Adams was born in Cleveland, Ohio, and attended the city's South High School. After graduating, he went to Ohio University in Athens, Ohio. He was named to the All-Ohio second team in 1937 and the All-Ohio first team in 1938 as a tackle.

==Football career==

Adams was selected in 1939 by the Cleveland Rams with the 103rd pick of the 1939 NFL draft and played for the team until 1942. In his first season with the Rams, Detroit Lions assistant coach Hunk Anderson praised Adams' play, considering him the "best lineman on the field" after a 14–3 Rams win. After playing in nine games his rookie season, Adams started in all 11 games in 1940. The next season he again started all 11 games while also serving as the team's placekicker; his play that season led to his first selection to the NFL's All-Star game.
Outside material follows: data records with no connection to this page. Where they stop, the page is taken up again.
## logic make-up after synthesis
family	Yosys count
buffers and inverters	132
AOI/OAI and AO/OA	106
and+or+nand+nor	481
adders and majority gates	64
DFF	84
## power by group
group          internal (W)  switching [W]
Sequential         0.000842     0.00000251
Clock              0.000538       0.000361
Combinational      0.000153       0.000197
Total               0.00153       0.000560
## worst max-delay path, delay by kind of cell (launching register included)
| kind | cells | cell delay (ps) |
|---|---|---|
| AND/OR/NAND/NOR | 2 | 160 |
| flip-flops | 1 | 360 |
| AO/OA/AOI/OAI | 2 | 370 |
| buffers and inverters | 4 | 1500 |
[src/rtl/pmf_pkg.sv]
package pmf_pkg;

    localparam int unsigned PMF_DEF_WIDTH = 8;
    localparam int unsigned PMF_DEF_DELAY = 3;

    // controller phases, visited in this order per sample
    typedef enum logic [2:0] {
        PH_IDLE    = 3'd0,
        PH_CAPTURE = 3'd1,
        PH_ADD     = 3'd2,
        PH_PRESENT = 3'd3,
        PH_HISTORY = 3'd4,
        PH_RETURN  = 3'd5
    } phase_t;

    // one internal request/acknowledge pair
    typedef struct packed {
        logic req;
        logic ack;
    } hs_pair_t;

endpackage

[src/rtl/pmf_latch.sv]
module pmf_latch #(
    parameter int unsigned W = 8
) (
    input  logic         clk,
    input  logic         rst,
    input  logic         req,
    input  logic [W-1:0] d,
    output logic         ack,
    output logic [W-1:0] q
);
    // follows d while req is high, holds while low; ack trails req by a cycle
    always_ff @(posedge clk) begin
        if (rst) begin
            q   <= '0;
            ack <= 1'b0;
        end else begin
            ack <= req;
            if (req) q <= d;
        end
    end
endmodule

[src/rtl/pmf_adder.sv]
module pmf_adder #(
    parameter int unsigned W     = 8,
    parameter int unsigned DELAY = 3
) (
    input  logic         clk,
    input  logic         rst,
    input  logic         req,
    input  logic [W-1:0] a,
    input  logic [W-1:0] b,
    output logic         ack,
    output logic [W-1:0] mean
);
    localparam int unsigned CW = (DELAY < 2) ? 1 : $clog2(DELAY + 1);

    logic [W:0]    wide_sum;
    logic [CW-1:0] cnt;

    assign wide_sum = {1'b0, a} + {1'b0, b};
    assign mean     = wide_sum[W:1];

    // matched delay: ack rises DELAY edges after req is first seen
    always_ff @(posedge clk) begin
        if (rst || !req) begin
            cnt <= '0;
            ack <= 1'b0;
        end else if (!ack) begin
            if (cnt == CW'(DELAY - 1)) ack <= 1'b1;
            else                       cnt <= cnt + 1'b1;
        end
    end
endmodule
Adams was again the every-week starting tackle and kicker for the Rams in 1942, and was selected to the All-Star game for the second straight year. Adams then played one season for the Green Bay Packers on loan from the Rams after the team suspended operations during World War II; he played in 10 games for the Packers. Adams joined the U.S. Army in 1944 and served for 30 months until his discharge in the summer of 1946.

Adams signed a contract to play for the Rams in 1946, but Rams owner Dan Reeves moved the team to Los Angeles after the 1945 season. Adams refused to move to Los Angeles with the team and the Rams sued him in federal court after he signed with the Cleveland Browns, a team under formation in the new All-America Football Conference (AAFC). Adams claimed that he had no obligation under his contract to play for the Rams because the team was described as the Cleveland Rams and its name had changed to the Los Angeles Rams following the move. The Rams filed an injunction in August 1946 to prevent him from playing for the Browns.
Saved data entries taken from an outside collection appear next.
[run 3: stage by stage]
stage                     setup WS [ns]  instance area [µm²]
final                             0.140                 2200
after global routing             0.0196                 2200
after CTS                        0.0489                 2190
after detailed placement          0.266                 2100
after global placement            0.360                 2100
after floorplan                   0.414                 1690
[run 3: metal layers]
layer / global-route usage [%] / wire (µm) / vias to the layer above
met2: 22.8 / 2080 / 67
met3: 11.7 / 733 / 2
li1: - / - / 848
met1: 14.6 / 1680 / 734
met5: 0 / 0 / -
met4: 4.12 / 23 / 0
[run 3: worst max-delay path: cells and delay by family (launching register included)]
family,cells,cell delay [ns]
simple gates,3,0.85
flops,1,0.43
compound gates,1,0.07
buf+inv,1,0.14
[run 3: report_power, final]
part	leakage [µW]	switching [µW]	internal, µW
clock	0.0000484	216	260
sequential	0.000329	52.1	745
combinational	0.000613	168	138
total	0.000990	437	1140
Later that month, Adams testified before a federal court that he injured his leg in the College All-Star Game while playing for Green Bay in 1945 and was not, as the Rams claimed, a player of "unique ability". Red Conkright, a one-time Rams assistant who moved to the Browns' staff, testified that Adams was an "erratic" kicker and "at present a second-team player". At the end of the month, federal judge Emerich Freed denied the Rams' injunction, allowing Adams to play for the Browns. The judge rejected the Rams' contention that Adams had signed to play for Reeves, not a specific team. He ruled the Cleveland Rams had ceased to exist and that Adams therefore had no obligation to fulfill a contract with the Los Angeles Rams. Four other former Rams players joined the Browns along with Adams: Tommy Colella, Don Greenwood, Mike Scarry and Gaylon Smith.
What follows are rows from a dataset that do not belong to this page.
$ cat src/rtl/lin_chk_pkg.sv
package lin_chk_pkg;

    typedef enum logic [2:0] {
        S_IDLE = 3'd0,
        S_ID   = 3'd1,
        S_DATA = 3'd2,
        S_CKS  = 3'd3,
        S_DONE = 3'd4,
        S_DROP = 3'd5
    } fsm_e;

    // error event slot positions
    localparam int EV_PAR = 0;
    localparam int EV_CKS = 1;
    localparam int EV_FRM = 2;
    localparam int EV_NUM = 3;

    typedef struct packed {
        logic [1:0] par;   // {P1, P0}
        logic [5:0] id;
    } id_byte_t;

    function automatic logic [1:0] id_parity(input logic [5:0] id);
        logic p0, p1;
        p0 = id[0] ^ id[1] ^ id[2] ^ id[4];
        p1 = ~(id[1] ^ id[3] ^ id[4] ^ id[5]);
        return {p1, p0};
    endfunction

    function automatic logic [7:0] sum_wrap(input logic [7:0] acc, input logic [7:0] b);
        logic [8:0] s;
        s = {1'b0, acc} + {1'b0, b};
        return s[7:0] + {7'd0, s[8]};
    endfunction

endpackage

$ cat src/rtl/lin_id_check.sv
module lin_id_check
    import lin_chk_pkg::*;
(
    input  logic [7:0] id_raw,
    output logic       id_good,
    output logic [5:0] id_val
);
    id_byte_t ib;
    logic [1:0] want;

    always_comb begin
        ib      = id_byte_t'(id_raw);
        want    = id_parity(ib.id);
        id_good = (want == ib.par);
        id_val  = ib.id;
    end
endmodule

$ cat src/rtl/lin_cks_acc.sv
module lin_cks_acc
    import lin_chk_pkg::*;
#(
    parameter int DW = 8
) (
    input  logic          clk,
    input  logic          rst,
    input  logic          clear,
    input  logic          add_en,
    input  logic [DW-1:0] din,
    output logic [DW-1:0] cks_exp
);
    logic [DW-1:0] acc_q;

    always_ff @(posedge clk) begin
        if (rst || clear) acc_q <= '0;
        else if (add_en)  acc_q <= sum_wrap(acc_q, din);
    end

    assign cks_exp = ~acc_q;
endmodule

$ cat src/rtl/lin_err_flags.sv
module lin_err_flags #(
    parameter int N = 3
) (
    input  logic         clk,
    input  logic         rst,
    input  logic [N-1:0] evt,
    input  logic         clr,
    input  logic         resp_clr,
    output logic [N-1:0] flags,
    output logic         resp
);
    for (genvar g = 0; g < N; g++) begin : g_flag
        always_ff @(posedge clk) begin
            if (rst)         flags[g] <= 1'b0;
            else if (evt[g]) flags[g] <= 1'b1;
            else if (clr)    flags[g] <= 1'b0;
        end

        AST_FLAG_HOLD: assert property (@(posedge clk) disable iff (rst)
            flags[g] && !clr |=> flags[g]);
        AST_FLAG_SET_WINS: assert property (@(posedge clk) disable iff (rst)
            evt[g] |=> flags[g]);
        AST_FLAG_CLEARS: assert property (@(posedge clk) disable iff (rst)
            clr && !evt[g] |=> !flags[g]);
    end

    always_ff @(posedge clk) begin
        if (rst)           resp <= 1'b0;
        else if (|evt)     resp <= 1'b1;
        else if (resp_clr) resp <= 1'b0;
    end

    AST_RESP_ON_ERR: assert property (@(posedge clk) disable iff (rst)
        (|evt) |=> resp);
    AST_RESP_HOLD: assert property (@(posedge clk) disable iff (rst)
        resp && !resp_clr |=> resp);
    AST_ONE_EVT: assert property (@(posedge clk) disable iff (rst)
        $onehot0(evt));
endmodule

$ cat src/rtl/lin_frame_guard.sv
module lin_frame_guard
    import lin_chk_pkg::*;
#(
    parameter int MAX_DATA = 8,
    parameter int LEN_W    = $clog2(MAX_DATA + 1)
) (
    input  logic             clk,
    input  logic             rst,
    input  logic             rx_vld,
    input  logic [7:0]       rx_byte,
    input  logic             rx_sof,
    input  logic             rx_eof,
    input  logic [LEN_W-1:0] cfg_len,
    input  logic             clr_errs,
    input  logic             clr_resp,
    output logic             cmd_vld,
    output logic [5:0]       cmd_id,
    output logic             frame_ok,
    output logic             par_err,
    output logic             cks_err,
    output logic             frm_err,
    output logic             resp_err
);
    localparam logic [LEN_W-1:0] LEN_MAX = LEN_W'(MAX_DATA);
    localparam logic [LEN_W-1:0] ONE     = LEN_W'(1);

    fsm_e             st_q, st_d;
    logic [LEN_W-1:0] cnt_q, cnt_d, len_q, len_d;
    logic             good_q, good_d;
    logic [EV_NUM-1:0] evt;
    logic             cmd_pulse, ok_pulse, acc_clr, acc_add;
    logic             id_good;
    logic [5:0]       id_val;
    logic [7:0]       cks_exp;
    logic [EV_NUM-1:0] flags;

    lin_id_check u_id (
        .id_raw (rx_byte),
        .id_good(id_good),
        .id_val (id_val)
    );

    lin_cks_acc #(.DW(8)) u_acc (
        .clk    (clk),
        .rst    (rst),
        .clear  (acc_clr),
        .add_en (acc_add),
        .din    (rx_byte),
        .cks_exp(cks_exp)
    );

    lin_err_flags #(.N(EV_NUM)) u_flags (
        .clk     (clk),
        .rst     (rst),
        .evt     (evt),
        .clr     (clr_errs),
        .resp_clr(clr_resp),
        .flags   (flags),
        .resp    (resp_err)
    );

    always_comb begin
        st_d      = st_q;
        cnt_d     = cnt_q;
        len_d     = len_q;
        good_d    = good_q;
        evt       = '0;
        cmd_pulse = 1'b0;
        ok_pulse  = 1'b0;
        acc_clr   = 1'b0;
        acc_add   = 1'b0;
        if (rx_sof) begin
            st_d    = S_ID;
            cnt_d   = '0;
            good_d  = 1'b0;
            acc_clr = 1'b1;
            if (cfg_len == '0)          len_d = ONE;
            else if (cfg_len > LEN_MAX) len_d = LEN_MAX;
            else                        len_d = cfg_len;
        end else if (rx_eof) begin
            case (st_q)
                S_ID, S_DATA, S_CKS: evt[EV_FRM] = 1'b1;
                S_DONE:              ok_pulse = good_q;
                default: ;
            endcase
            st_d = S_IDLE;
        end else if (rx_vld) begin
            case (st_q)
                S_ID: begin
                    if (id_good) begin
                        cmd_pulse = 1'b1;
                        st_d      = S_DATA;
                    end else begin
                        evt[EV_PAR] = 1'b1;
                        st_d        = S_DROP;
                    end
                end
                S_DATA: begin
                    acc_add = 1'b1;
                    cnt_d   = cnt_q + ONE;
                    if (cnt_q + ONE == len_q) st_d = S_CKS;
                end
                S_CKS: begin
                    if (rx_byte == cks_exp) good_d = 1'b1;
                    else                    evt[EV_CKS] = 1'b1;
                    st_d = S_DONE;
                end
                default: ;
            endcase
        end
    end

    always_ff @(posedge clk) begin
        if (rst) begin
            st_q     <= S_IDLE;
            cnt_q    <= '0;
            len_q    <= ONE;
            good_q   <= 1'b0;
            cmd_vld  <= 1'b0;
            cmd_id   <= '0;
            frame_ok <= 1'b0;
        end else begin
            st_q     <= st_d;
            cnt_q    <= cnt_d;
            len_q    <= len_d;
            good_q   <= good_d;
            cmd_vld  <= cmd_pulse;
            frame_ok <= ok_pulse;
            if (cmd_pulse) cmd_id <= id_val;
        end
    end

    assign par_err = flags[EV_PAR];
    assign cks_err = flags[EV_CKS];
    assign frm_err = flags[EV_FRM];

    AST_CMD_AFTER_ID: assert property (@(posedge clk) disable iff (rst)
        cmd_vld |-> st_q == S_DATA);
    AST_DROP_SILENT: assert property (@(posedge clk) disable iff (rst)
        st_q == S_DROP |-> !cmd_vld && !frame_ok);
    AST_CNT_BOUND: assert property (@(posedge clk) disable iff (rst)
        cnt_q <= len_q && len_q <= LEN_MAX && len_q != '0);
    AST_OK_FROM_DONE: assert property (@(posedge clk) disable iff (rst)
        frame_ok |-> $past(st_q) == S_DONE && $past(good_q));
endmodule

$ cat config.mk
export PLATFORM = sky130hd
export DESIGN_NAME = lin_frame_guard
export DESIGN_NICKNAME = d
export VERILOG_FILES = /design/src/rtl/lin_chk_pkg.sv /design/src/rtl/lin_id_check.sv /design/src/rtl/lin_cks_acc.sv /design/src/rtl/lin_err_flags.sv /design/src/rtl/lin_frame_guard.sv
export SDC_FILE = /design/constraint.sdc
export NUM_CORES = 1
export LEC_CHECK = 0
export ABC_AREA = 1
export CAP_MARGIN = 10
export CORE_AREA = 10 10 89 91
export CTS_CLUSTER_DIAMETER = 30
export DETAILED_ROUTE_END_ITERATION = 10
export DIE_AREA = 0 0 99 101
export DONT_BUFFER_PORTS = 1
export SLEW_MARGIN = 40
export SYNTH_ARGS = -nofsm -noshare
export SYNTH_HDL_FRONTEND = slang
export SYNTH_SLANG_ARGS = --single-unit
$ cat constraint.sdc
create_clock -name clk -period 2.9 [get_ports clk]
set_clock_uncertainty 0.2 [all_clocks]
set_input_delay 0.87 -clock clk [delete_from_list [all_inputs] [get_ports clk]]
set_output_delay 0.87 -clock clk [all_outputs]
set_load 0.03 [all_outputs]
==> results.tsv <==
metric	value	unit
status	complete, no violations	
ios	31	
drtAntennaViolNets	0	
cts_made_buffers	5	
tns	0	ps
post_drt_wl_per_cell	12.32	um
route.vias.total	1941	
cp-end-kind	register	
path_clk_slew	70	ps
path_max_fanout	4	
h-tree-depth	2	
yosysWarnings	0	
maxCapViolations	0	
grt_pass1_vias	1694	
postCtsSetupBuffers	0	
n_antenna_cell	0	
area_delta_synth_final	14.94	%
num_rows	29	
start_util	0.3347	
syn_nets	344	
grt_max_degree	14	
required	2880	ps
core	6205	um2
synth_top_area_frac	0.3084	
tightest_slew	451.8	ps
ir_worst_vdd	0.2221	mV
setup_viol	0	
final_nets	362	
clk_latency	280	ps
use_met1	0.1149	
fin_crit	2649	ps
yosysUniqueCellTypes	35	
grt_usage	0.09962	
worstSetupPathType	input pin to register	
cts_resized	0	
grt_pass1_wl	8.135	mm
final_cell_mix	nand2_1 (74), inv_1 (46), dfxtp_1 (32)	
gp_congestion	0.8170	
gr-usage-met2	0.1728	
wl	5.037	mm
synth_top_cell_by_area	dfxtp_1	
rsz0062_at_grt	no	
worst-r2r-cell-count	13	
die-area	9999	um2
cp-start-kind	input pin	
final_hold_viol_count	0	
synth_seq_cells	32	
p_leak	1.104	nW
drc	0	
synth_area	2077	um2
synth-main-ff-cell	dfxtp_1	
async_flop_share	0	
avgSynthCellArea	6.636	um2
pre_cts_slack	-47.40	ps
busiest_layer	met2	
fp.dieH	101	um
cts_buffer_depth	2	
drtIter0Drc	105	
io_buffers	0	
fmax	0.3775	GHz
layout_setup_ws	250.8	ps
crit_arrival	2630	ps
netlist_instances	313	
cts_tree	done	
hpwl	4.205	mm
vias_per_cell	4.746	
hold_depth	2	
cts_sinks	32	
fillCellCount	651	
synth_edf_count	0	
overflow	0	
yosysSeqAreaShare	0.3084	
die_x	99	um
finalCritPeriodShare	0.9135	
final_common_cell	nand2_1	
final_layout_size_suffix_gt1_frac	0.1386	
p_per_area	411.6	nW/um2
drv_slew	0	
ctsHoldBuffers	0	
met3_usage	0.01920	
cts_root_buf	clkbuf_8	
firstDrtPassIters	4	
synth.area.top_cells	dfxtp_1 (31%), nand2_1 (13%), inv_1 (8.3%)	
min_path_type	register to register	
slew_headroom	0.6984	
antenna_found_initial	0	
metrics by stage:
stage / hold WS (ps) / power [W] / instances / utilization / instance area (um2)
2_1_floorplan: 221.8 / 0.0005521 / 313 / - / 2097
3_3_place_gp: 258.4 / 0.0005808 / 401 / 0.3674 / 2280
3_5_place_dp: 263.2 / 0.0005814 / 401 / 0.3674 / 2280
4_1_cts: 274.2 / 0.0009947 / 409 / 0.3848 / 2387
5_1_grt: 299.2 / 0.001029 / 409 / 0.3848 / 2387
6_report: 265.7 / 0.0009826 / 409 / 0.3848 / 2387
worst paths after layout:
kind | endpoint | startpoint | slack [ps]
max | u_acc.acc_q[6] | rx_byte[0] | 250
max reg2reg | u_acc.acc_q[6] | u_acc.acc_q[0] | 470
min | frame_ok | good_q | 270
min reg2reg | frame_ok | good_q | 270
flip-flops by register name (all words and copies together), names as in the netlist:
| signal | count |
|---|---|
| u_flags.flags | 3 |
| u_acc.acc_q | 8 |
| frame_ok | 1 |
| st_q | 3 |
| cnt_q | 4 |
| good_q | 1 |
| cmd_id | 6 |
| cmd_vld | 1 |
| len_q | 4 |
| u_flags.resp | 1 |
worst max-delay path, cell delays in order:
cell      delay, ps
ha_4            150
fa_2            380
nand2_1          80
nand2_1          70
a221o_1         320
ha_2            180
ha_2            170
nand4_1          80
nor2_1           70
nand3b_1         80
nand3_1          80
nand2_1          70
inv_1            30
cell usage after synthesis (3+ instances only):
master and number:
ha_1 11, nand2_1 74, nand3_1 25, inv_2 7
nand3_2 3, o21ai_0 18, inv_1 46, o21ai_1 3
nand3b_1 5, nor2_2 3, xnor2_1 5, a21oi_1 15
nand4_1 8, dfxtp_1 32, nor2_1 31
kinds of logic after synthesis:
logic type	after synthesis	synth area share
flip-flops	32	0.3084
buffers and inverters	57	0.1084
AND/OR/NAND/NOR	157	0.3464
adder cells (fa/ha/maj)	12	0.07590
AO/OA/AOI/OAI	49	0.1355
XOR/XNOR	6	0.02530
power by group:
part           switching, W  total (W)  leakage [nW]  internal (W)
clock network      0.000156   0.000411        0.0552      0.000255
registers         0.0000120   0.000460         0.259      0.000448
logic             0.0000677   0.000112         0.789     0.0000445
total              0.000236   0.000983          1.10      0.000747
cell type report:
cell class                      instances  area, um2  area share
Clock inverter                          2      35.03     0.01468
Clock buffer                            6      72.57     0.03040
Inverter                               53      198.9     0.08333
Timing Repair Buffer                   15      112.6     0.04717
Tap cell                               77      96.34     0.04036
Multi-Input combinational cell        224       1231      0.5157
Sequential cell                        32      640.6      0.2683
layer usage:
layer  vias up  wire [um]
li1       1049          -
met5         -          0
met1       846       2334
met3         6        165
met4         0         74
met2        40       2463
No activity file was read; power rests on OpenSTA's default activity.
In the Browns' first season in 1946, Adams played on the line and shared kicking duties with Lou Groza. In a 66–14 win that December over the AAFC's Brooklyn Dodgers, he scored a touchdown on a blocked punt and kicked five extra points. The Browns advanced to the AAFC championship that year, and Adams, who had played primarily at right defensive tackle, was asked to do the team's place-kicking after Groza suffered a sprained ankle in an earlier game. The Browns beat the Yankees 14–9 in the championship game. Adams continued to play as a defensive tackle and a backup to Groza in 1947. Then 32 years old, he suffered neck and back injuries in a game against Los Angeles. He re-injured his neck in the championship game, another win over the Yankees.

Adams was part of a Cleveland team that won all of its games in 1948 and ended the season by beating the Buffalo Bills for a third straight championship. The Browns traded Adams before the 1949 season to the Bills in a five-player deal, with Cleveland coach Paul Brown stating that the team needed to stay fresh after winning three championships. Adams played a year in Buffalo, mainly as a kicker. He then played a final year for the New York Yanks before retiring to become a sporting goods salesman.

==Later life and death==

After retiring from football, Adams remained in Cleveland, living in the Slavic Village neighborhood. He was inducted into the Greater Cleveland Sports Hall of Fame in 1978. He died on October 27, 1990.